How to complete this task
Copy out each line featuring the string "single" from the entries beneath.

[Data excerpts]
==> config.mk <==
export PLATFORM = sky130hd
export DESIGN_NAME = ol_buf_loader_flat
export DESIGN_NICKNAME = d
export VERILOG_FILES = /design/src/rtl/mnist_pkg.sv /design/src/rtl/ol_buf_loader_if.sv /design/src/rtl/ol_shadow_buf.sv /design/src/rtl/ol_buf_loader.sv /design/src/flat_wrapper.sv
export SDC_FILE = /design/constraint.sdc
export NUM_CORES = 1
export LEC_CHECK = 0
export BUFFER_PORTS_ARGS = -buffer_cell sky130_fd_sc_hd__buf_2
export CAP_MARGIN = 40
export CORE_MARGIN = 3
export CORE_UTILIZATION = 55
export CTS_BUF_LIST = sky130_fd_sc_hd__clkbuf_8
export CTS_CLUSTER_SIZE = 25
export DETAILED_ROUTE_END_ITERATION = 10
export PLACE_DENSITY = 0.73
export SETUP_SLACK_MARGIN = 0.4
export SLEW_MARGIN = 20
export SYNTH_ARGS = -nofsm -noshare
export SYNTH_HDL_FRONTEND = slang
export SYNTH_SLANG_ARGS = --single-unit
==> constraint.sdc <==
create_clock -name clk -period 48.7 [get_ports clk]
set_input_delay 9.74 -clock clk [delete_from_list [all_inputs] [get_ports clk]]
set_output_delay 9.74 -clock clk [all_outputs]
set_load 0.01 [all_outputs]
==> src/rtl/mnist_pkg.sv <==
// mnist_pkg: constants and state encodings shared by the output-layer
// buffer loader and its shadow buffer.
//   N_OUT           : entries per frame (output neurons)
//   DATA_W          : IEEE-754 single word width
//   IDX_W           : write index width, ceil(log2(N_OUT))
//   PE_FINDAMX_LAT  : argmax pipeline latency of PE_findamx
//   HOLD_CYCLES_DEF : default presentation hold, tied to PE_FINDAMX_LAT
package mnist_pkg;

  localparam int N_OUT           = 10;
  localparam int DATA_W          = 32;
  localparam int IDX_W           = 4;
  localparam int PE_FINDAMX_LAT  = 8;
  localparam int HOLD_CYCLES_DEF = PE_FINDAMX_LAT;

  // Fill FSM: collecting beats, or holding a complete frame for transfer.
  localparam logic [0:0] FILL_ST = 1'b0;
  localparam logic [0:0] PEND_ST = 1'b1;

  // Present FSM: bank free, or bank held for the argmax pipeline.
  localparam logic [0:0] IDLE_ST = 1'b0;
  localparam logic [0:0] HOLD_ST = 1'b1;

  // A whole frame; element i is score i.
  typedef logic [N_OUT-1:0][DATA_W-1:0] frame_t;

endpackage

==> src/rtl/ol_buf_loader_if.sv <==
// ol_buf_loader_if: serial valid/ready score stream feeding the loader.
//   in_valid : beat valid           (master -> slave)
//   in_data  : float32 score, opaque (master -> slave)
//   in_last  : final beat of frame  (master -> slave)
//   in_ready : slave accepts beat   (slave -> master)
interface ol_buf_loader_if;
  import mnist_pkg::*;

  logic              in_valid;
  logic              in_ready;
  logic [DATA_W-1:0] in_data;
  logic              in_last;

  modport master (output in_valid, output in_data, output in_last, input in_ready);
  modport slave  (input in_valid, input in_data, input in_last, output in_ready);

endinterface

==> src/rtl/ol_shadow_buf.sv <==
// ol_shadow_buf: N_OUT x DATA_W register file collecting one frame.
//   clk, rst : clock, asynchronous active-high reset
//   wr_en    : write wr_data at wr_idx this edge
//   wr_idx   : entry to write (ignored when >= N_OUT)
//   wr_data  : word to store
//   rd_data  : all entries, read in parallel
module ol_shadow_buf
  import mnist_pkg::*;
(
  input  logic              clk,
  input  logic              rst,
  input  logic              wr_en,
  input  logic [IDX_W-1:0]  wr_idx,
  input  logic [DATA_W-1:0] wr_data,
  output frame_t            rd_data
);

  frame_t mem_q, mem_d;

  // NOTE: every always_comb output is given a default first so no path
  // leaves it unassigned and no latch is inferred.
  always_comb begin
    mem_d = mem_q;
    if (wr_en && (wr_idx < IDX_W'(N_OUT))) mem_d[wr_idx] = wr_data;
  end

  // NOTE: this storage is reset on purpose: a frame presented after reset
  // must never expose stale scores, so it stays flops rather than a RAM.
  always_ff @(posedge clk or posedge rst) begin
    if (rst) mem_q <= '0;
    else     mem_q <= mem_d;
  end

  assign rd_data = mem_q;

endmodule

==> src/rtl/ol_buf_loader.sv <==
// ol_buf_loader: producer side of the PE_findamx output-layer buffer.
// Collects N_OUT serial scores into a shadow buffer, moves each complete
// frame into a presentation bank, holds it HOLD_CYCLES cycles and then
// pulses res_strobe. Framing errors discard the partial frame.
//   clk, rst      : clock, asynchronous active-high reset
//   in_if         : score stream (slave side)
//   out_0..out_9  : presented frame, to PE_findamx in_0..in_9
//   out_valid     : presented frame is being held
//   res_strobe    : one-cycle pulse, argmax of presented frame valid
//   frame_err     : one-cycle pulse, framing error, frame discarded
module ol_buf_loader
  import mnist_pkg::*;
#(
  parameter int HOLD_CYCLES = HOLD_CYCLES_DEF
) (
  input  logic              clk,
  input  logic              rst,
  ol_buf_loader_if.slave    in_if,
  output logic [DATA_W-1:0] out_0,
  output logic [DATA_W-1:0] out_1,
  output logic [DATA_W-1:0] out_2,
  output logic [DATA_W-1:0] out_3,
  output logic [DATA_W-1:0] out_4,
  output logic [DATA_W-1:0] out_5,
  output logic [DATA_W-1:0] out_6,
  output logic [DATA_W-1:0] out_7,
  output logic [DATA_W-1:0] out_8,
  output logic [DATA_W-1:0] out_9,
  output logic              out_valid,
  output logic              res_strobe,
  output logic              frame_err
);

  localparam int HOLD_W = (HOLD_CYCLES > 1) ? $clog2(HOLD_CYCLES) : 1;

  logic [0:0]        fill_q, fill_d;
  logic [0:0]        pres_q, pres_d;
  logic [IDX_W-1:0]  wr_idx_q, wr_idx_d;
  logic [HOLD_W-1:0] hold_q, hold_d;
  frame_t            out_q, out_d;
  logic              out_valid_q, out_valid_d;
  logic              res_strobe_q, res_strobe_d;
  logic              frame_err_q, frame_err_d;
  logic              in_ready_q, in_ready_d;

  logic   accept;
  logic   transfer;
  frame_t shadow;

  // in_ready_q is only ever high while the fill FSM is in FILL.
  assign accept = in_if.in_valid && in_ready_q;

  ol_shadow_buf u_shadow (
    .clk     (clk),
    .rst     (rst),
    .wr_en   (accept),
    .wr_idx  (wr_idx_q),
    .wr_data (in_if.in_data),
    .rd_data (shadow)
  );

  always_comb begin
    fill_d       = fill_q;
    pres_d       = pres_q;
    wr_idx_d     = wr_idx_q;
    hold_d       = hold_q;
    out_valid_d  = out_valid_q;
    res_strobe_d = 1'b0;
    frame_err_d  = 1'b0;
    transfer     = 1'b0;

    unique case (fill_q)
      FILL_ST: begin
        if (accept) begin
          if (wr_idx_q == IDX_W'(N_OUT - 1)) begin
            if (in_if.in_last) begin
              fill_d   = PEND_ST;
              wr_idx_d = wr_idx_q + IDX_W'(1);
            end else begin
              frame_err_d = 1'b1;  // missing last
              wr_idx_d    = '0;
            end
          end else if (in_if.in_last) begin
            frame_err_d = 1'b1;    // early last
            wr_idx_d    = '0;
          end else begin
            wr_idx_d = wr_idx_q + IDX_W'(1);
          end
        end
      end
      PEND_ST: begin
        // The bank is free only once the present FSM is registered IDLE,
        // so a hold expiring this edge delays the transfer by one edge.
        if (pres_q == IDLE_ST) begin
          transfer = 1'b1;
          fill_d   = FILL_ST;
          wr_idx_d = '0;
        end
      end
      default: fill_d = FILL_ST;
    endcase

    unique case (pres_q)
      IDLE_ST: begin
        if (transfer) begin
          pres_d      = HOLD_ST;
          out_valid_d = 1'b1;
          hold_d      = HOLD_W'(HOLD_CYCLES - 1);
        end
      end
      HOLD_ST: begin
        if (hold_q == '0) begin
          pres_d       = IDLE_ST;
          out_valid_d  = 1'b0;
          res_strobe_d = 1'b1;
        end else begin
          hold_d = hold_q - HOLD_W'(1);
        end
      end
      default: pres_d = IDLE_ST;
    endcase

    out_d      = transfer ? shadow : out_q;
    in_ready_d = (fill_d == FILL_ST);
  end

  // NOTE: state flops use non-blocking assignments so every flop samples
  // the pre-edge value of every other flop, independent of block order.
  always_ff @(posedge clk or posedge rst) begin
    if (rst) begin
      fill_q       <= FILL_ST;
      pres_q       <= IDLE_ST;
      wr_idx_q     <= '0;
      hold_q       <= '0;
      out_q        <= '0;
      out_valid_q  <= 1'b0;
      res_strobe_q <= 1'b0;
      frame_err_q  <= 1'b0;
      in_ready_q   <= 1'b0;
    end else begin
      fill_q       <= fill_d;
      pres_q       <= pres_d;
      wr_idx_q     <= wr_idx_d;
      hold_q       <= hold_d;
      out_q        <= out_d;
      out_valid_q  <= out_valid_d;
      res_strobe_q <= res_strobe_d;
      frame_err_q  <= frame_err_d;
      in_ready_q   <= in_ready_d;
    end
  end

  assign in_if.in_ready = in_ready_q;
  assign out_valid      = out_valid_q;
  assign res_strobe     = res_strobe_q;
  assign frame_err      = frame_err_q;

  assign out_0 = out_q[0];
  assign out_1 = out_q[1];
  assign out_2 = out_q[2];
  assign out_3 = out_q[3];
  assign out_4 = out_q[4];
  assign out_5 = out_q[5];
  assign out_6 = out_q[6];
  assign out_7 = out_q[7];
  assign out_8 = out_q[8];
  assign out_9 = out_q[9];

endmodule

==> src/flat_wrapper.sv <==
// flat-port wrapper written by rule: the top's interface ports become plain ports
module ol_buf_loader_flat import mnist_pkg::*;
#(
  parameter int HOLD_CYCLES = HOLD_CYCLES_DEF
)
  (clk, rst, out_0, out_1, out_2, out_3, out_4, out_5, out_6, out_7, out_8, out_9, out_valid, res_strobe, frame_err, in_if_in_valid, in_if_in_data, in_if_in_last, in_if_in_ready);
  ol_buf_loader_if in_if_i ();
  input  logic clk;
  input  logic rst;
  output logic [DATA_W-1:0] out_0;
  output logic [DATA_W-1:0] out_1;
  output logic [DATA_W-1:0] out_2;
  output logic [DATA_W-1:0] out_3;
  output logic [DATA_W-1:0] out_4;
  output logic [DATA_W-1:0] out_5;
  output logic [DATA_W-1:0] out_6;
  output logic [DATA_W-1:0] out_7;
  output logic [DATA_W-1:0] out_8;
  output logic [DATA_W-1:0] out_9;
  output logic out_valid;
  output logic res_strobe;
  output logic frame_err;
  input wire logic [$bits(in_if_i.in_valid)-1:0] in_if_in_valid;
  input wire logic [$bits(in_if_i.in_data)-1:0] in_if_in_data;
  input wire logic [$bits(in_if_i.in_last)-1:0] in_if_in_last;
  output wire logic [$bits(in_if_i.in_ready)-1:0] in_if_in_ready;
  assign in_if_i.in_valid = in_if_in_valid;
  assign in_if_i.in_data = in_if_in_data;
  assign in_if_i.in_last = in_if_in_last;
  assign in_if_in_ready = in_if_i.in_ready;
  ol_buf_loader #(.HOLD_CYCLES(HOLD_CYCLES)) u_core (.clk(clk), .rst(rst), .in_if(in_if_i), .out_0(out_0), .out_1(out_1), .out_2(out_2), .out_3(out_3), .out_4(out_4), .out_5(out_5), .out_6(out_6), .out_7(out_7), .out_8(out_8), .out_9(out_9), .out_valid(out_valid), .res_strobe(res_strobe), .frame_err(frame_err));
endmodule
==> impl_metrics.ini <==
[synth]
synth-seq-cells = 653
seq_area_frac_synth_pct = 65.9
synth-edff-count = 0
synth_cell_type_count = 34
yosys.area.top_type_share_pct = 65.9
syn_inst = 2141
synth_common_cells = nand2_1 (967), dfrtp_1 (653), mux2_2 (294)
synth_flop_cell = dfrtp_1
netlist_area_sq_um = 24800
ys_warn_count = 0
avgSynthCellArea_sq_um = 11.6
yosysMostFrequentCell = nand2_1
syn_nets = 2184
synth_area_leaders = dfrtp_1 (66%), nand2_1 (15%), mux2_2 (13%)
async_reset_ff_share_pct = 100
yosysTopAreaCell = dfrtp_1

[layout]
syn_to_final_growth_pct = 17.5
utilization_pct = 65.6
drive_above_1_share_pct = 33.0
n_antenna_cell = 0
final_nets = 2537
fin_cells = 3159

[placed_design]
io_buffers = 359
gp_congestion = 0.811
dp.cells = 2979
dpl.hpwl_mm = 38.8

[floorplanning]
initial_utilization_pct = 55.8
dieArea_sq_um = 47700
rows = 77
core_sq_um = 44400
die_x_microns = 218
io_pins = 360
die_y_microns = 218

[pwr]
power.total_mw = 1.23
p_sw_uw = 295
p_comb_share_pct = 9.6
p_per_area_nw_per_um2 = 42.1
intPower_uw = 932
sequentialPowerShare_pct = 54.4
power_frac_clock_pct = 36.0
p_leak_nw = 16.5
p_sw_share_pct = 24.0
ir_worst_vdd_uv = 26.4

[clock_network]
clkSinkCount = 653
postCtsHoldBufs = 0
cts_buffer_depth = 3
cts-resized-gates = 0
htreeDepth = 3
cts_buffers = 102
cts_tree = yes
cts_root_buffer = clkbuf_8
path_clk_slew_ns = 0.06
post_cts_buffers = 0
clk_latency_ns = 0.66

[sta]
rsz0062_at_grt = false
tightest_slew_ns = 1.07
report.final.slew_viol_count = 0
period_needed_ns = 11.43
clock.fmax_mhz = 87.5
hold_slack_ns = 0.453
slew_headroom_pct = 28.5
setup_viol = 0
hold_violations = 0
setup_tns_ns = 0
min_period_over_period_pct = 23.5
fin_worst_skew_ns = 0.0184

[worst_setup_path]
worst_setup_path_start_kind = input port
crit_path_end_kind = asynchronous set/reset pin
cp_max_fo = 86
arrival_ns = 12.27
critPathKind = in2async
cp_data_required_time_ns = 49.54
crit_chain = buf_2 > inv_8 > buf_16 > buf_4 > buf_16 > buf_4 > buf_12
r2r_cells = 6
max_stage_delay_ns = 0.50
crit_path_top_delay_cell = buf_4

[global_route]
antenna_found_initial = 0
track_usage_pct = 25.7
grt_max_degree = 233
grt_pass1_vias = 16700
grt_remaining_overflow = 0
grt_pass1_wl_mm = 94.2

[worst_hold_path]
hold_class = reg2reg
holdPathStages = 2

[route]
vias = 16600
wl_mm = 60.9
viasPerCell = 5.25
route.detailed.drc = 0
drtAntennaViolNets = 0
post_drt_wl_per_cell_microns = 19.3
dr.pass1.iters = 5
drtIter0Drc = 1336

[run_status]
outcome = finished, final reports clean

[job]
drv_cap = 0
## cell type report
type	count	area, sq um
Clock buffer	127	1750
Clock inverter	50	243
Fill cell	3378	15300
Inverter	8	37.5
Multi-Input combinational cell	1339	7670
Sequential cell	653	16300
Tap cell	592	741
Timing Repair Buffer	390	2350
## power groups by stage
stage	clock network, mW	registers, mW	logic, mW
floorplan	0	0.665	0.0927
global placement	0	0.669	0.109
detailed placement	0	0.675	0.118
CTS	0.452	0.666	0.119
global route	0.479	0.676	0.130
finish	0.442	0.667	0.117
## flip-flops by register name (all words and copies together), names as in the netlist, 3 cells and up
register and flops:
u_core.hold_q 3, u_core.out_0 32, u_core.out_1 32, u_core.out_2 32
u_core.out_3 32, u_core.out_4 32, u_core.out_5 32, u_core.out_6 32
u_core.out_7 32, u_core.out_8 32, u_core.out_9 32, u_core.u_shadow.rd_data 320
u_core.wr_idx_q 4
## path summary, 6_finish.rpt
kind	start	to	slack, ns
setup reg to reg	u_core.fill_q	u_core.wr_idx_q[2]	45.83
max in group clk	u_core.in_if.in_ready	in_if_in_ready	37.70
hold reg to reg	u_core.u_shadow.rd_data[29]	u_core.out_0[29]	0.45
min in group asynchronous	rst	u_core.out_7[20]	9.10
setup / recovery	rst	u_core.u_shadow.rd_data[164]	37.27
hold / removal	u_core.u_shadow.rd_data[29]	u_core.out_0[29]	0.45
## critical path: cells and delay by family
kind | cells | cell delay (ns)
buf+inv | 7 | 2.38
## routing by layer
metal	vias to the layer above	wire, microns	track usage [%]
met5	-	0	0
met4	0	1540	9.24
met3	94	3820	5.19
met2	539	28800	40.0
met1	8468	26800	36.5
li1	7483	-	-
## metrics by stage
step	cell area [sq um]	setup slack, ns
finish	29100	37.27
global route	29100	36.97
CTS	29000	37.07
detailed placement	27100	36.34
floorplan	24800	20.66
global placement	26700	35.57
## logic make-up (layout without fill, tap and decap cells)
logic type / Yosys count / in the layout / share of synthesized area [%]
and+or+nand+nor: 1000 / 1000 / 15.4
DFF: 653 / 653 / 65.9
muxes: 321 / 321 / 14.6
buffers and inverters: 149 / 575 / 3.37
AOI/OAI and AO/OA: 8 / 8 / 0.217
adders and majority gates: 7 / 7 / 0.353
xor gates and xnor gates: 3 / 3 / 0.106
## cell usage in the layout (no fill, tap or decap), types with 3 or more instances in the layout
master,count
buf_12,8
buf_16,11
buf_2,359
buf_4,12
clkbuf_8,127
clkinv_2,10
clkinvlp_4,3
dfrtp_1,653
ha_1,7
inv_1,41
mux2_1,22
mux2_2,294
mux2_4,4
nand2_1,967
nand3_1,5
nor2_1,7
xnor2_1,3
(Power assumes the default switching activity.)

Reply to the exercise
export SYNTH_SLANG_ARGS = --single-unit
//   DATA_W          : IEEE-754 single word width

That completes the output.